**SUPPLIED MATERIAL**

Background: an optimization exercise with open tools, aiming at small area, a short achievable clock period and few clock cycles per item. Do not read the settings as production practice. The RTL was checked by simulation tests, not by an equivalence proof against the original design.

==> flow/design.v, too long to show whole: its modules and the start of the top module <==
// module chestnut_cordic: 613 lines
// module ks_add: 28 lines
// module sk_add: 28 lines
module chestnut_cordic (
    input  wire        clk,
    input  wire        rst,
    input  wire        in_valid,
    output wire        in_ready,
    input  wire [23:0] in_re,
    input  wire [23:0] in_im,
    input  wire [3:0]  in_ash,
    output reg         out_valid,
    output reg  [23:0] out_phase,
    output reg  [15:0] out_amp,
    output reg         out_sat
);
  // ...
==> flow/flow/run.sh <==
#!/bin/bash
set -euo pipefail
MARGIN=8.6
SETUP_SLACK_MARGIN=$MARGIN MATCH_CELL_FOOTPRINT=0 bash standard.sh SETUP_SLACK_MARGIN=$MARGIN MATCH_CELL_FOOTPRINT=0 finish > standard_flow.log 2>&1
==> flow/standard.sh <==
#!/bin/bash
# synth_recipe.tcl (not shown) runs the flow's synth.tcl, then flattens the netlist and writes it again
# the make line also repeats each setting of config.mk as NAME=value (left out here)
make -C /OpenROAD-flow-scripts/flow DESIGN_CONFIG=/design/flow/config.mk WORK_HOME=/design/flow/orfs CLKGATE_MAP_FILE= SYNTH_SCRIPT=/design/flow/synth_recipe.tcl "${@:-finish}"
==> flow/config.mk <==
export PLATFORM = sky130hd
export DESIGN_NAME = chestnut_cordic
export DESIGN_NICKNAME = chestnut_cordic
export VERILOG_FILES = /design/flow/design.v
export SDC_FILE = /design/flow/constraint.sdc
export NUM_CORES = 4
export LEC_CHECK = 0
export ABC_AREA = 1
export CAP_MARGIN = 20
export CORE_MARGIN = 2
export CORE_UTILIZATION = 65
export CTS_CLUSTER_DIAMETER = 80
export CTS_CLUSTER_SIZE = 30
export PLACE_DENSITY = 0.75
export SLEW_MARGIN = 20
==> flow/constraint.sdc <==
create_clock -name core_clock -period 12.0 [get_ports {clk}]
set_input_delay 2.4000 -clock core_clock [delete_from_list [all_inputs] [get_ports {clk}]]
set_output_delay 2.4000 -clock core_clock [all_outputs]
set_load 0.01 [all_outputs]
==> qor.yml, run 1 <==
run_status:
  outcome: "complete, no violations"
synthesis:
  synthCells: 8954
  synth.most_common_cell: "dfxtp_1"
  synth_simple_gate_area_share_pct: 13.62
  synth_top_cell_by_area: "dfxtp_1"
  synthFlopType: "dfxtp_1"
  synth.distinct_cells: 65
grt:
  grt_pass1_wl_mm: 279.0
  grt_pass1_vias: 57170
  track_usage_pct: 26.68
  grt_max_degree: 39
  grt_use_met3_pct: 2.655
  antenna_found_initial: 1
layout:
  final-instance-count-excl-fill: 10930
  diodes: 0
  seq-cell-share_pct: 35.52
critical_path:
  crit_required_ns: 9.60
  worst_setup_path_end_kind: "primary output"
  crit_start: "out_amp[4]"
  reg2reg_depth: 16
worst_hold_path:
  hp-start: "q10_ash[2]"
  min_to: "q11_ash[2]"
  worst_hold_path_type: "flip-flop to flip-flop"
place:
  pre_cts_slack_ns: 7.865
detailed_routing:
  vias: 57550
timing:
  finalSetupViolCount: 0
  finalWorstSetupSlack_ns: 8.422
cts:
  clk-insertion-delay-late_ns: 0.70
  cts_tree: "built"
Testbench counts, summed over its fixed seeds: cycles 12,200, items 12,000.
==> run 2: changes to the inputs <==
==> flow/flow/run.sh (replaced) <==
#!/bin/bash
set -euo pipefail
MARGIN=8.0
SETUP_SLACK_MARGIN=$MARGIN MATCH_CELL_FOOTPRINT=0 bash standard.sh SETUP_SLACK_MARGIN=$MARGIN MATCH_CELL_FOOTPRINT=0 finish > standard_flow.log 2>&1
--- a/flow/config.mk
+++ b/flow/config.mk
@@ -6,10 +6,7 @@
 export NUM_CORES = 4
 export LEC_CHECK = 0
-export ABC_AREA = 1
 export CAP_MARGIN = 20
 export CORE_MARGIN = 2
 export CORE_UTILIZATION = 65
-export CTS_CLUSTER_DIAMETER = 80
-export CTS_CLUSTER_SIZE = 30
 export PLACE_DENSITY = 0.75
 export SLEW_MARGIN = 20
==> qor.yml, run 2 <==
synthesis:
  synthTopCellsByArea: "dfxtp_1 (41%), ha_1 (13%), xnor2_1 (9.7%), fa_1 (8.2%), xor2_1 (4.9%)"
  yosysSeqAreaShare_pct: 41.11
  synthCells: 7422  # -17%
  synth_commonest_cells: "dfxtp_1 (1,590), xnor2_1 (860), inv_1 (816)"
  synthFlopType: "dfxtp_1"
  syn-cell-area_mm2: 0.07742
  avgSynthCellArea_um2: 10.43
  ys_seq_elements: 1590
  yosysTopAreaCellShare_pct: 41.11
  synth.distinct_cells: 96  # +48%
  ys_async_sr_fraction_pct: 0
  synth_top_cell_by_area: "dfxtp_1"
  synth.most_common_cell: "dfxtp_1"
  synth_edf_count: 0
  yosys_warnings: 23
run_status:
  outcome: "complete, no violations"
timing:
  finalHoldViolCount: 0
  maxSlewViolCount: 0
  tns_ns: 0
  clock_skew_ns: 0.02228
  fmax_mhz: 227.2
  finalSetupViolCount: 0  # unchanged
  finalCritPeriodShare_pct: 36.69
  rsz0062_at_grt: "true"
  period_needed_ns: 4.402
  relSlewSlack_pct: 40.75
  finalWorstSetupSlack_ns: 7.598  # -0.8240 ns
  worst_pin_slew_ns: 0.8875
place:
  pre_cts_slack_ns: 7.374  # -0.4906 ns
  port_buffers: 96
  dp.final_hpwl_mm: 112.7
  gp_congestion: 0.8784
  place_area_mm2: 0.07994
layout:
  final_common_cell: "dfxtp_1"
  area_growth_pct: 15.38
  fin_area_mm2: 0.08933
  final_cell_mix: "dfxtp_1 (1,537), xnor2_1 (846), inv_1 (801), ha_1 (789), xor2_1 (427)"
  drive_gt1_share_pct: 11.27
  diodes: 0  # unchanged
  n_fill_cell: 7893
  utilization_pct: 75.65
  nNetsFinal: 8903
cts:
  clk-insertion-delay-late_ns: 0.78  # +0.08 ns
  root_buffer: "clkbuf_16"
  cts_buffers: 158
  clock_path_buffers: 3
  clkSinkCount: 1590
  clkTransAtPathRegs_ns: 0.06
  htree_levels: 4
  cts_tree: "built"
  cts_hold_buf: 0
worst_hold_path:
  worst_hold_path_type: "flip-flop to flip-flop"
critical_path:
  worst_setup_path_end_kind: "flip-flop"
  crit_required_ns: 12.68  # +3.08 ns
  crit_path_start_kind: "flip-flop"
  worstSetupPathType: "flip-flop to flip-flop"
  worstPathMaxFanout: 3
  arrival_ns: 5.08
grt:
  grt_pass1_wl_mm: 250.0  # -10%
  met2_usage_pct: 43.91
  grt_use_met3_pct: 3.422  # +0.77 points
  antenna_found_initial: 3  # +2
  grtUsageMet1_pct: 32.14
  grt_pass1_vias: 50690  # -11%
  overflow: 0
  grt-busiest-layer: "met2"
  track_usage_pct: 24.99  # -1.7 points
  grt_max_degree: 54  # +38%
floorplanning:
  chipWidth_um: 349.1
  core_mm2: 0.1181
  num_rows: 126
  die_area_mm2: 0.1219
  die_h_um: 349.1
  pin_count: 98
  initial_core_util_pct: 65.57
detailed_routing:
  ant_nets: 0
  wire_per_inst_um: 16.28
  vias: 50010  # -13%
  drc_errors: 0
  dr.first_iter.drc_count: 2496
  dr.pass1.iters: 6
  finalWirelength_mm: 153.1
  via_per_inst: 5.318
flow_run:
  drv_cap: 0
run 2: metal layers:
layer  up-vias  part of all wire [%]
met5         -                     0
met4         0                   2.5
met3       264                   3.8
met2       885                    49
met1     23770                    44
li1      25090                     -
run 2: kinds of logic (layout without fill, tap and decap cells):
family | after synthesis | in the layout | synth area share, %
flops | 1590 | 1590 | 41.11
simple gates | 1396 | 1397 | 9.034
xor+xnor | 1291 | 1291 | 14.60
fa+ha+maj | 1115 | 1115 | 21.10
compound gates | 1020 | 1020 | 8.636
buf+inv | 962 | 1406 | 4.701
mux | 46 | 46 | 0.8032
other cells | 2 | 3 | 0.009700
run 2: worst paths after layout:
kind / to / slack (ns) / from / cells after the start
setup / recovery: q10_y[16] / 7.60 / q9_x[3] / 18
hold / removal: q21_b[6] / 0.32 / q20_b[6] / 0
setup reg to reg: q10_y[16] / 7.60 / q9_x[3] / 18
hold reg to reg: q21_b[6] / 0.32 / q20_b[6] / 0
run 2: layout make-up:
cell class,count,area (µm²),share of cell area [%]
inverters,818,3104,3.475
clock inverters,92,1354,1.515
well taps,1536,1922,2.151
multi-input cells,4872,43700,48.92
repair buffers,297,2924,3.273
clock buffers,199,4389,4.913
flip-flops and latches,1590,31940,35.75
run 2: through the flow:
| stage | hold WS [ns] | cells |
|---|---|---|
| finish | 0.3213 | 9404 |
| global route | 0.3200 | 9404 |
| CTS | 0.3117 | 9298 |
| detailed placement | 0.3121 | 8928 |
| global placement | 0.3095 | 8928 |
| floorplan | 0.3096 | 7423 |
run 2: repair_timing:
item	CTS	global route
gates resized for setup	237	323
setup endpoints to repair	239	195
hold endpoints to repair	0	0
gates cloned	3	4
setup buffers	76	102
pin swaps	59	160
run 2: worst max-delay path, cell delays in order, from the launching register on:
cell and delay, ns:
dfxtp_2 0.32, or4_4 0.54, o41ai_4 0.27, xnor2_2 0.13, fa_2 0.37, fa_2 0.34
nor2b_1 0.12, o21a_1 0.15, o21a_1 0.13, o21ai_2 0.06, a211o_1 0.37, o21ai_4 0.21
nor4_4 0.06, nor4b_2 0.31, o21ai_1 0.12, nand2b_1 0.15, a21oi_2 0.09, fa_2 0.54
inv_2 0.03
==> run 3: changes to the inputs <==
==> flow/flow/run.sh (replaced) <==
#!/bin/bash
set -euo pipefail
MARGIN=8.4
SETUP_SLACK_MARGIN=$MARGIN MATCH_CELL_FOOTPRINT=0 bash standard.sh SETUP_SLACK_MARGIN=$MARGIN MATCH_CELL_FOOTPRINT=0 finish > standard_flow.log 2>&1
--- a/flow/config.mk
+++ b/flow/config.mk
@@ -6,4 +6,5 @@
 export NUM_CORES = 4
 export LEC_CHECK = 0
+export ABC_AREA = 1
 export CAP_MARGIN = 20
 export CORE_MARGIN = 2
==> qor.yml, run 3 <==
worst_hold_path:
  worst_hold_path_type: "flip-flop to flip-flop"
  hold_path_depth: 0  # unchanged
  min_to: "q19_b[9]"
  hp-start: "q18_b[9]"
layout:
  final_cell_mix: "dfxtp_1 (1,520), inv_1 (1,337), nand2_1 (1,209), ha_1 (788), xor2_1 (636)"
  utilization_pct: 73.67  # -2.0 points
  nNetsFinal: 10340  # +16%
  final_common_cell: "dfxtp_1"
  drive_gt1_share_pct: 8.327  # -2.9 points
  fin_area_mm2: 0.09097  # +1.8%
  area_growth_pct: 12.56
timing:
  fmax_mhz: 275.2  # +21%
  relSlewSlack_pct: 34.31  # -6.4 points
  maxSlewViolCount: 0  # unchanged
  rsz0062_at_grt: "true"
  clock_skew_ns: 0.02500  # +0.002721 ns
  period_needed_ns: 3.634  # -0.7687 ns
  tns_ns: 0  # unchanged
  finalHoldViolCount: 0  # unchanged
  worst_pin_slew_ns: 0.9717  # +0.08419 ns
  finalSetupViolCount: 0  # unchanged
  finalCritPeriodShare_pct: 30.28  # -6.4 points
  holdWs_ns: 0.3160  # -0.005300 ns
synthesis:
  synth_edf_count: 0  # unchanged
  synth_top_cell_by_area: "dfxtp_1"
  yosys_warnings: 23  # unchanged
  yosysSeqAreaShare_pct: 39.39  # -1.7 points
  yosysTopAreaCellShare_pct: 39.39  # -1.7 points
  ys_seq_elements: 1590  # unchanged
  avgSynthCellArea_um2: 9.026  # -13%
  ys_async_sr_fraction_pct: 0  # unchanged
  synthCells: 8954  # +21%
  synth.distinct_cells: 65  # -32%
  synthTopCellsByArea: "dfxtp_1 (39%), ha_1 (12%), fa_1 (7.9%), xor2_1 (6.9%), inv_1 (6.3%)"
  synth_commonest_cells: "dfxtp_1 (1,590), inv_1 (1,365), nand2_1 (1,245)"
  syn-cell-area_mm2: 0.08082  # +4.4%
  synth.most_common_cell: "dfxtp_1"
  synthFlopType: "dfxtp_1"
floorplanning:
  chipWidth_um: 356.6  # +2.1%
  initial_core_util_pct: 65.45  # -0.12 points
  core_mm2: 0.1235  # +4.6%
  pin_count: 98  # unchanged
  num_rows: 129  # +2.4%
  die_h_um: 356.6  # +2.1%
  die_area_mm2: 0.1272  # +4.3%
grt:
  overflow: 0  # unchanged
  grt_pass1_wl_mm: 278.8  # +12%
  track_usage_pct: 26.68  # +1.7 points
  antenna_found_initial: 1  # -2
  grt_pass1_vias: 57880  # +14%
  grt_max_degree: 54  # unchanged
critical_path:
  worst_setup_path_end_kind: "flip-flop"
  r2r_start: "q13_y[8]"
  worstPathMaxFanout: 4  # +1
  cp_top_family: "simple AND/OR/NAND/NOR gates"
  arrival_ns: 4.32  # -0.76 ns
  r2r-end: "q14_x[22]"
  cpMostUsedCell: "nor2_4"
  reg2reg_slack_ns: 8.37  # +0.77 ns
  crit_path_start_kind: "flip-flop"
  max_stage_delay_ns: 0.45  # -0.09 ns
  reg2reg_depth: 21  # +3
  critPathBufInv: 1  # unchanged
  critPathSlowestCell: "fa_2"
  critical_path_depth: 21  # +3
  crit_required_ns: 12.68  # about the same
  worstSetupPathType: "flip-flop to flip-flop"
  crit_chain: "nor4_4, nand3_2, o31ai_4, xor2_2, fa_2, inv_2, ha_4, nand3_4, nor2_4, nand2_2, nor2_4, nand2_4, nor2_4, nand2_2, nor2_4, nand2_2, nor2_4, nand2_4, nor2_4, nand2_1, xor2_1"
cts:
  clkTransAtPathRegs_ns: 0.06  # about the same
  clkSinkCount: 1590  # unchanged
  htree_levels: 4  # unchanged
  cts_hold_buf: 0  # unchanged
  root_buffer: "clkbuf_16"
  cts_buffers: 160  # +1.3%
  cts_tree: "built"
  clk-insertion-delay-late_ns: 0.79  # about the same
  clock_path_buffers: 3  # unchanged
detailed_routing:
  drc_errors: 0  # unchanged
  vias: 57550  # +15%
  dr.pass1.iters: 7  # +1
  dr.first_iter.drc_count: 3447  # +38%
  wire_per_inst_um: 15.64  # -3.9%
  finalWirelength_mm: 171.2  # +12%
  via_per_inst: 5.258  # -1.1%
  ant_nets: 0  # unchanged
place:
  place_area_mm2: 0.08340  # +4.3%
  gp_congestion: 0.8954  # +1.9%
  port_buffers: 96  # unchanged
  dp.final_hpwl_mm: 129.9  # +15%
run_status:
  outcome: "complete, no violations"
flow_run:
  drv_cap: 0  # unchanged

...

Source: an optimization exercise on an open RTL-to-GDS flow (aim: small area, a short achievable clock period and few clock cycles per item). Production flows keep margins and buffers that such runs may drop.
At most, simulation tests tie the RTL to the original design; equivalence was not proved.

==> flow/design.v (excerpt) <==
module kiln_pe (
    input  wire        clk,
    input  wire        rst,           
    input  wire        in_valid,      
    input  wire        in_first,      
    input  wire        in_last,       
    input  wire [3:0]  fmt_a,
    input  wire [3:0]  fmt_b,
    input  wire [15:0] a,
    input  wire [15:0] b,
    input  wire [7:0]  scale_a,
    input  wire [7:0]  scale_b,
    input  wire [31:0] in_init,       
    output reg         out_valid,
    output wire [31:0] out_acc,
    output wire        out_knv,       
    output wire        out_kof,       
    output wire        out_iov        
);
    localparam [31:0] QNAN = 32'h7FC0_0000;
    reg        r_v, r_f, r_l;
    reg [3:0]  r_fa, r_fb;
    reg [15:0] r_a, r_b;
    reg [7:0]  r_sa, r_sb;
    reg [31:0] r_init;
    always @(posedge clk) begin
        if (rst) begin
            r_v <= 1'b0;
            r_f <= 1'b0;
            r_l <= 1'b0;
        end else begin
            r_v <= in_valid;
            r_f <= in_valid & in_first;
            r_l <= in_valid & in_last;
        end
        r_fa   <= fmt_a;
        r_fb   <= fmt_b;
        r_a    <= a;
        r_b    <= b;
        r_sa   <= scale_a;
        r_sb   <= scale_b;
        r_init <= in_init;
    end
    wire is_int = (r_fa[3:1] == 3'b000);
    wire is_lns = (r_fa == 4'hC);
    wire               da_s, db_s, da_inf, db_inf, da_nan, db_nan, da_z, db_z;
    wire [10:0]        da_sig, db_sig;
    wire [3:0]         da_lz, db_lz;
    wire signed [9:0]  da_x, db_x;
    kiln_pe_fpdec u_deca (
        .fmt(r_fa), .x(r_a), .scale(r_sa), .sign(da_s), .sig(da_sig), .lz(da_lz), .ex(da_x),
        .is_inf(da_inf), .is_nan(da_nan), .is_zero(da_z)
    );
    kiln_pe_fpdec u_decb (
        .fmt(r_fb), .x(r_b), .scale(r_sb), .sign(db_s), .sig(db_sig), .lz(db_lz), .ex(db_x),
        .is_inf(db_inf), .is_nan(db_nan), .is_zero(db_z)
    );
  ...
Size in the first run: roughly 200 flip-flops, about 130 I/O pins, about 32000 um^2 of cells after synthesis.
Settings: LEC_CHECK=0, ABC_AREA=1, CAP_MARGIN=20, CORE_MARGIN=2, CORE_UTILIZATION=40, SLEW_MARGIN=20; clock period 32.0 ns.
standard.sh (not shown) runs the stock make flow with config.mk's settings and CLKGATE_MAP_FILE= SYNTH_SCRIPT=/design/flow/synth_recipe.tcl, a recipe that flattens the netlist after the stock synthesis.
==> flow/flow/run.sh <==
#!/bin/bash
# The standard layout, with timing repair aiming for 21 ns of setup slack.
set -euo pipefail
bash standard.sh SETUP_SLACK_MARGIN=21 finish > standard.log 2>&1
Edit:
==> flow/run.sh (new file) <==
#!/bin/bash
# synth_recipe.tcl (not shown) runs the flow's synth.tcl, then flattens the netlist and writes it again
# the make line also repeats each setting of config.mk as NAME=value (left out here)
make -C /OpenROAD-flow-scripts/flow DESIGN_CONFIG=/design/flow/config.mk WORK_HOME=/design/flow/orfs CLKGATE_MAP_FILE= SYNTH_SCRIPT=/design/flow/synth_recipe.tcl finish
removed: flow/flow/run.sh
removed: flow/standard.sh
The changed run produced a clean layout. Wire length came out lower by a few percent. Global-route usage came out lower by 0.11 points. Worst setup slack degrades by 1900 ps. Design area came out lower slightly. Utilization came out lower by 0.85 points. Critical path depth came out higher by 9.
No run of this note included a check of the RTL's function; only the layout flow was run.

**ACTIVITY**
Where the word "route" shows up in a line of the listing, return that line.

**TASK RESULT**
| global route | 0.3200 | 9404 |
item	CTS	global route
The changed run produced a clean layout. Wire length came out lower by a few percent. Global-route usage came out lower by 0.11 points. Worst setup slack degrades by 1900 ps. Design area came out lower slightly. Utilization came out lower by 0.85 points. Critical path depth came out higher by 9.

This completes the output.